Data excerpts =>
**config.mk**
```make
export PLATFORM = sky130hd
export DESIGN_NAME = upsampler_nx_flat
export DESIGN_NICKNAME = d
export VERILOG_FILES = /design/src/rtl/upsampler_nx_if.sv /design/src/rtl/upsampler_nx.sv /design/src/flat_wrapper.sv
export SDC_FILE = /design/constraint.sdc
export NUM_CORES = 2
export LEC_CHECK = 0
export ABC_AREA = 1
export BUFFER_PORTS_ARGS = -buffer_cell sky130_fd_sc_hd__buf_2
export CORE_ASPECT_RATIO = 1.1
export CORE_UTILIZATION = 60
export CTS_CLUSTER_DIAMETER = 150
export CTS_CLUSTER_SIZE = 28
export DETAILED_ROUTE_END_ITERATION = 8
export HOLD_SLACK_MARGIN = 0.02
export PLACE_DENSITY = 0.74
export RECOVER_POWER = 50
export SYNTH_ARGS = -nofsm -noshare
export SYNTH_HDL_FRONTEND = slang
export SYNTH_SLANG_ARGS = --single-unit
```
**constraint.sdc**
```tcl
create_clock -name clock -period 4.5 [get_ports clock]
set_clock_uncertainty 0.2 [all_clocks]
set_input_delay 0.225 -clock clock [delete_from_list [all_inputs] [get_ports clock]]
set_output_delay 0.225 -clock clock [all_outputs]
set_load 0.02 [all_outputs]
```
**src/rtl/upsampler_nx_if.sv**
```systemverilog
`default_nettype none
// ============================================================================
//  Module      : upsampler_nx_if
//  Description : Bundle of the upsampler's FIFO-side and output-side signals.
//                master : seen by the upsampler. It receives valid/data and
//                         drives fifo_read and the upsampled pixel stream.
//                slave  : seen by the environment, with every direction
//                         reversed.
//  Signals     : valid, data          - FIFO not-empty flag and head pixel
//                fifo_read            - pop strobe, same cycle as consumption
//                dataout, validout    - upsampled pixel and its qualifier
//                current_rowcount/col - scan position counters
//                stall                - scan held waiting for FIFO data
//                sof, eol             - frame/line markers, present only
//                                       when UPSAMPLER_NX_SYNC_FLAGS_EN is
//                                       defined
//  Revision    : 1.0 - initial release
// ============================================================================
interface upsampler_nx_if #(
    parameter int DATA_W = 8,
    parameter int CNT_W  = 10
);
    logic              valid;
    logic [DATA_W-1:0] data;
    logic              fifo_read;
    logic [DATA_W-1:0] dataout;
    logic              validout;
    logic [CNT_W-1:0]  current_rowcount;
    logic [CNT_W-1:0]  current_colcount;
    logic              stall;
`ifdef UPSAMPLER_NX_SYNC_FLAGS_EN
    logic              sof;
    logic              eol;
`endif

    modport master (
        input  valid,
        input  data,
`ifdef UPSAMPLER_NX_SYNC_FLAGS_EN
        output sof,
        output eol,
`endif
        output fifo_read,
        output dataout,
        output validout,
        output current_rowcount,
        output current_colcount,
        output stall
    );

    modport slave (
        output valid,
        output data,
`ifdef UPSAMPLER_NX_SYNC_FLAGS_EN
        input  sof,
        input  eol,
`endif
        input  fifo_read,
        input  dataout,
        input  validout,
        input  current_rowcount,
        input  current_colcount,
        input  stall
    );
endinterface
`default_nettype wire

```
**src/rtl/upsampler_nx.sv**
```systemverilog
`default_nettype none
// ============================================================================
//  Module      : upsampler_nx
//  Description : Integer-factor nearest-neighbour upsampler. Every source
//                pixel is repeated SCALE times along a row and every source
//                row SCALE times down the frame, inside a raster scan of
//                H_TOTAL x V_TOTAL positions of which OUT_W x OUT_H are
//                active. Source pixels are popped from an external FIFO on
//                the first row of each SCALE-row group and stored in an
//                internal line buffer, which supplies the repeated rows.
//                The scan only ever waits at a fetch position whose FIFO is
//                empty; such waits are reported on stall.
//  Ports       : clock - system clock, rising edge
//                reset - asynchronous, active-high
//                bus   - upsampler_nx_if.master (FIFO side + pixel output)
//  Options     : UPSAMPLER_NX_SYNC_FLAGS_EN - adds sof/eol markers aligned
//                with dataout.
//  Revision    : 1.0 - initial release
// ============================================================================
module upsampler_nx #(
    parameter int DATA_W  = 8,
    parameter int SCALE   = 2,
    parameter int OUT_W   = 800,
    parameter int OUT_H   = 600,
    parameter int H_TOTAL = 841,
    parameter int V_TOTAL = 641,
    parameter int CNT_W   = 10
) (
    input  logic           clock,
    input  logic           reset,
    upsampler_nx_if.master bus
);

    // ------------------------------------------------------------------
    // Constants
    // ------------------------------------------------------------------
    localparam int               c_LB_DEPTH  = OUT_W / SCALE;
    localparam int               c_LB_AW     = (c_LB_DEPTH > 1) ? $clog2(c_LB_DEPTH) : 1;
    localparam logic [CNT_W-1:0] c_COL_LAST  = CNT_W'(H_TOTAL - 1);
    localparam logic [CNT_W-1:0] c_ROW_LAST  = CNT_W'(V_TOTAL - 1);
    localparam logic [CNT_W-1:0] c_ACT_W     = CNT_W'(OUT_W);
    localparam logic [CNT_W-1:0] c_ACT_H     = CNT_W'(OUT_H);
    localparam logic [CNT_W-1:0] c_CNT_ONE   = CNT_W'(1);
    localparam logic [c_LB_AW-1:0] c_SRC_ONE = c_LB_AW'(1);
    // Phase counters run 0..SCALE-1; SCALE is at most 4, so two bits.
    localparam logic [1:0]       c_PH_LAST   = 2'(SCALE - 1);
`ifdef UPSAMPLER_NX_SYNC_FLAGS_EN
    localparam logic [CNT_W-1:0] c_EOL_COL   = CNT_W'(OUT_W - 1);
`endif

    // ------------------------------------------------------------------
    // Scan position. Alongside row/col we keep the position within the
    // current SCALE group (r_row_ph, r_col_ph) and the source column
    // (r_src_col = col / SCALE), so no divider or modulo is needed.
    // r_src_col keeps counting through horizontal blanking; it is only
    // used inside the active region, where it stays below c_LB_DEPTH.
    // ------------------------------------------------------------------
    logic [CNT_W-1:0]   r_row;
    logic [CNT_W-1:0]   r_col;
    logic [1:0]         r_row_ph;
    logic [1:0]         r_col_ph;
    logic [c_LB_AW-1:0] r_src_col;

    logic w_active;
    logic w_fetch;
    logic w_pop;
    logic w_hold;
    logic w_lb_row;

    assign w_active = (r_row < c_ACT_H) && (r_col < c_ACT_W);
    assign w_fetch  = w_active && (r_row_ph == 2'd0) && (r_col_ph == 2'd0);
    // The scan sits at (0,0), a fetch position, throughout reset; gating
    // the pop with reset keeps a pixel from being consumed and lost there.
    assign w_pop    = w_fetch && bus.valid && !reset;
    // The only reason the scan ever waits: a fetch with an empty FIFO.
    assign w_hold   = w_fetch && !bus.valid;
    // Rows after the first of each group replay the line buffer.
    assign w_lb_row = (r_row_ph != 2'd0);

    assign bus.fifo_read = w_pop;

    always_ff @(posedge clock or posedge reset) begin
        if (reset) begin
            r_row     <= '0;
            r_col     <= '0;
            r_row_ph  <= '0;
            r_col_ph  <= '0;
            r_src_col <= '0;
        end else if (!w_hold) begin
            if (r_col == c_COL_LAST) begin
                r_col     <= '0;
                r_col_ph  <= '0;
                r_src_col <= '0;
                if (r_row == c_ROW_LAST) begin
                    r_row    <= '0;
                    r_row_ph <= '0;
                end else begin
                    r_row    <= r_row + c_CNT_ONE;
                    r_row_ph <= (r_row_ph == c_PH_LAST) ? 2'd0 : r_row_ph + 2'd1;
                end
            end else begin
                r_col <= r_col + c_CNT_ONE;
                if (r_col_ph == c_PH_LAST) begin
                    r_col_ph  <= '0;
                    r_src_col <= r_src_col + c_SRC_ONE;
                end else begin
                    r_col_ph <= r_col_ph + 2'd1;
                end
            end
        end
    end

    // ------------------------------------------------------------------
    // Line buffer: one entry per source column. Contents survive reset;
    // a fresh frame always rewrites an entry on its first row group before
    // any replay row reads it, so stale data is never emitted.
    // ------------------------------------------------------------------
    logic [DATA_W-1:0] r_lb_mem [0:c_LB_DEPTH-1];

    always_ff @(posedge clock) begin
        if (w_pop) begin
            r_lb_mem[r_src_col] <= bus.data;
        end
    end

    // ------------------------------------------------------------------
    // Stage 1: line-buffer read data, hold pixel and position qualifiers.
    // The hold pixel is the most recent pop; non-fetch columns of a fetch
    // row repeat it.
    // ------------------------------------------------------------------
    logic [DATA_W-1:0] r_lb_rd;
    logic [DATA_W-1:0] r_hold_px;
    logic              r_s1_valid;
    logic              r_s1_lb;
    logic              r_stall;
`ifdef UPSAMPLER_NX_SYNC_FLAGS_EN
    logic              r_s1_sof;
    logic              r_s1_eol;
`endif

    always_ff @(posedge clock or posedge reset) begin
        if (reset) begin
            r_lb_rd    <= '0;
            r_hold_px  <= '0;
            r_s1_valid <= 1'b0;
            r_s1_lb    <= 1'b0;
            r_stall    <= 1'b0;
        end else begin
            if (w_active && w_lb_row) begin
                r_lb_rd <= r_lb_mem[r_src_col];
            end
            if (w_pop) begin
                r_hold_px <= bus.data;
            end
            // Held cycles produce no output pixel.
            r_s1_valid <= w_active && !w_hold;
            r_s1_lb    <= w_lb_row;
            r_stall    <= w_hold;
        end
    end

    // ------------------------------------------------------------------
    // Stage 2: registered outputs, two cycles after the scan position.
    // dataout is forced to zero whenever validout is low.
    // ------------------------------------------------------------------
    logic [DATA_W-1:0] r_dataout;
    logic              r_validout;

    always_ff @(posedge clock or posedge reset) begin
        if (reset) begin
            r_dataout  <= '0;
            r_validout <= 1'b0;
        end else begin
            r_validout <= r_s1_valid;
            if (r_s1_valid) begin
                r_dataout <= r_s1_lb ? r_lb_rd : r_hold_px;
            end else begin
                r_dataout <= '0;
            end
        end
    end

    assign bus.dataout          = r_dataout;
    assign bus.validout         = r_validout;
    assign bus.current_rowcount = r_row;
    assign bus.current_colcount = r_col;
    assign bus.stall            = r_stall;

`ifdef UPSAMPLER_NX_SYNC_FLAGS_EN
    // ------------------------------------------------------------------
    // Frame/line markers, pipelined in step with the pixel so they land
    // on the same cycle as the pixel they describe.
    // ------------------------------------------------------------------
    logic r_sof;
    logic r_eol;

    always_ff @(posedge clock or posedge reset) begin
        if (reset) begin
            r_s1_sof <= 1'b0;
            r_s1_eol <= 1'b0;
            r_sof    <= 1'b0;
            r_eol    <= 1'b0;
        end else begin
            r_s1_sof <= !w_hold && (r_row == '0) && (r_col == '0);
            r_s1_eol <= w_active && !w_hold && (r_col == c_EOL_COL);
            r_sof    <= r_s1_sof;
            r_eol    <= r_s1_eol;
        end
    end

    assign bus.sof = r_sof;
    assign bus.eol = r_eol;
`endif

endmodule
`default_nettype wire

```
**src/flat_wrapper.sv**
```systemverilog
// flat-port wrapper written by rule: the top's interface ports become plain ports
module upsampler_nx_flat 
#(
    parameter int DATA_W  = 8,
    parameter int SCALE   = 2,
    parameter int OUT_W   = 800,
    parameter int OUT_H   = 600,
    parameter int H_TOTAL = 841,
    parameter int V_TOTAL = 641,
    parameter int CNT_W   = 10
)
  (clock, reset, bus_valid, bus_data, bus_fifo_read, bus_dataout, bus_validout, bus_current_rowcount, bus_current_colcount, bus_stall);
  upsampler_nx_if #(.DATA_W(DATA_W), .CNT_W(CNT_W)) bus_i ();
  input  logic clock;
  input  logic reset;
  input wire logic [$bits(bus_i.valid)-1:0] bus_valid;
  input wire logic [$bits(bus_i.data)-1:0] bus_data;
  output wire logic [$bits(bus_i.fifo_read)-1:0] bus_fifo_read;
  output wire logic [$bits(bus_i.dataout)-1:0] bus_dataout;
  output wire logic [$bits(bus_i.validout)-1:0] bus_validout;
  output wire logic [$bits(bus_i.current_rowcount)-1:0] bus_current_rowcount;
  output wire logic [$bits(bus_i.current_colcount)-1:0] bus_current_colcount;
  output wire logic [$bits(bus_i.stall)-1:0] bus_stall;
  assign bus_i.valid = bus_valid;
  assign bus_i.data = bus_data;
  assign bus_fifo_read = bus_i.fifo_read;
  assign bus_dataout = bus_i.dataout;
  assign bus_validout = bus_i.validout;
  assign bus_current_rowcount = bus_i.current_rowcount;
  assign bus_current_colcount = bus_i.current_colcount;
  assign bus_stall = bus_i.stall;
  upsampler_nx #(.DATA_W(DATA_W), .SCALE(SCALE), .OUT_W(OUT_W), .OUT_H(OUT_H), .H_TOTAL(H_TOTAL), .V_TOTAL(V_TOTAL), .CNT_W(CNT_W)) u_core (.clock(clock), .reset(reset), .bus(bus_i));
endmodule
```
==> impl_metrics.csv <==
group,metric,value,unit
floorplanning,fp.dieH,502,um
finish,drive_above_1_share,0.0387,
finish,nNetsFinal,12500,
finish,area_delta_synth_final,5.60,%
synthesis,synth_nets,12800,
grt,grt_max_degree,200,
clock_network,cts_buffers,134,
worst_setup_path,endpoint_kind,"register",
worst_setup_path,crit_start,"u_core.r_src_col[1]$_DFFE_PP0P_",
timing,clock.fmax,0.235,GHz
route,num_vias,91800,
clock_network,ctsHoldBuffers,12,
clock_network,cts.path.max_buffers,3,
timing,setup_viol,0,
floorplanning,rows,183,
synthesis,synth_area_per_cell,10.7,um^2
pwr,p_switching,30.3,mW
synthesis,synth_top_family_by_area,"simple AND/OR/NAND/NOR gates",
worst_setup_path,critPathRequiredTime,5.03,ns
synthesis,synth_area,0.136,mm^2
route,detail_route.wirelength,364000,um
worst_setup_path,cpMaxStageDelayCell,"dfrtp_4",
hold_path,hold_path.class,"reg2reg",
clock_network,cts_resized,0,
pwr,clockPowerShare,0.189,
route,wire_per_inst,23.5,um
synthesis,synth_fa_ha_area_frac,0.000735,
synthesis,synthMostInstantiatedCell,"nand2_1",
run_status,outcome,"complete, but fails checks",
worst_setup_path,arrival,4.79,ns
floorplanning,start_util,0.603,
synthesis,synth_area_leaders,"edfxtp_1, nand2_1, nor2_1",
pwr,pwr-share-comb,0.375,
finish,fillers,17100,
clock_network,post_cts_buffers,0,
floorplanning,die_x,456,um
timing,max_slew_margin,-1.44,
route,drt_pass1_iterations,7,
worst_setup_path,cp_max_fo,68,
synthesis,yosys.area_share.simple,0.190,
synthesis,async_reset_ff_frac,0.0187,
grt,grt_use_total,0.315,
finish,final-seq-area,0.0976,mm^2
synthesis,yosysWarnings,0,
route,final_antenna_net_count,0,
hold_path,hold_start,"u_core.r_hold_px[6]$_DFFE_PP0P_",
pwr,sw_frac_of_total,0.391,
floorplanning,coreArea,0.226,mm^2
floorplanning,die_area,0.229,mm^2
synthesis,synth_common_cells,"nand2_1, edfxtp_1, nor2_1, o21ai_0, inv_1",
route,avgViaCountPerCell,5.92,
timing,fin_setup_tns,0,ns
pwr,vdd_drop_max,0.498,mV
worst_setup_path,critPathLaunchType,"register",
synthesis,synth_flop_cell,"edfxtp_1",
clock_network,clk-insertion-delay-late,0.87,ns
synthesis,synth_compound_area_frac,0.0492,
worst_setup_path,slowest_delay,0.61,ns
worst_setup_path,crit_type,"reg2reg",
clock_network,cts.reportedPaths.clkPinSlew,0.11,ns
timing,finalWorstSetupSlack,0.240,ns
route,drc,0,
pwr,power_leakage,54.2,nW
grt,grt_pass1_wl,542000,um
timing,drv_slew,2252,
worst_setup_path,crit_chain,"inv_8, buf_12, buf_4, nor2_1, o21ai_0, nand2_1, nand2_1, nand2_1, nor2_1, nor2_1, nor2_1, nand2_1, nand2_1, nand2_1, nor2_1, a21oi_1",
timing,finalHoldViolCount,0,
grt,antenna_found_initial,13,
synthesis,ys_ff_latch,3261,
finish,multiInputGateArea,0.0329,mm^2
synthesis,synth_edf_count,3200,
job,drv_cap,30,
worst_setup_path,timing.critical_path.mode_cell,"nand2_1",
worst_setup_path,r2r-start,"u_core.r_src_col[1]$_DFFE_PP0P_",
synthesis,synth_xor_area_frac,0.000450,
synthesis,synthDistinctLibCells,39,
pwr,seq_power_share,0.437,
clock_network,cts_num_sinks,3261,
placement,dp_hpwl,214000,um
floorplanning,io_pins,42,
pwr,internal_power,47.3,mW
timing,fin_crit_sh,0.947,
placement,place.gp.congestion,0.932,
placement,post-place-ws,0.418,ns
clock_network,htree_levels,4,
timing,rsz0062_at_grt,"false",
synthesis,synth.area.mux_share,0,
timing,min_period,4.26,ns
pwr,p_per_area,539,mW/mm^2
synthesis,seq_area_frac_synth,0.716,
clock_network,cts_tree,"yes",
synthesis,synth_top_area_cell,"edfxtp_1",
clock_network,cts-root-buf,"clkbuf_16",
synthesis,synth_top_area_share,0.705,
grt,grt.overflow.total,0,
placement,io_buffers,41,
route,drtIter0Drc,12800,
run_status,violations,"max-capacitance violations, max-slew violations",
synthesis,postSynthCellCount,12700,
grt,grt_pass1_vias,88100,
timing,worst_pin_slew,3.66,ns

Assignment =>
Go through the entries above and pull out each line with "only" in it.

Written answer =>
//                sof, eol             - frame/line markers, present only
//                The scan only ever waits at a fetch position whose FIFO is
    // r_src_col keeps counting through horizontal blanking; it is only
    // The only reason the scan ever waits: a fetch with an empty FIFO.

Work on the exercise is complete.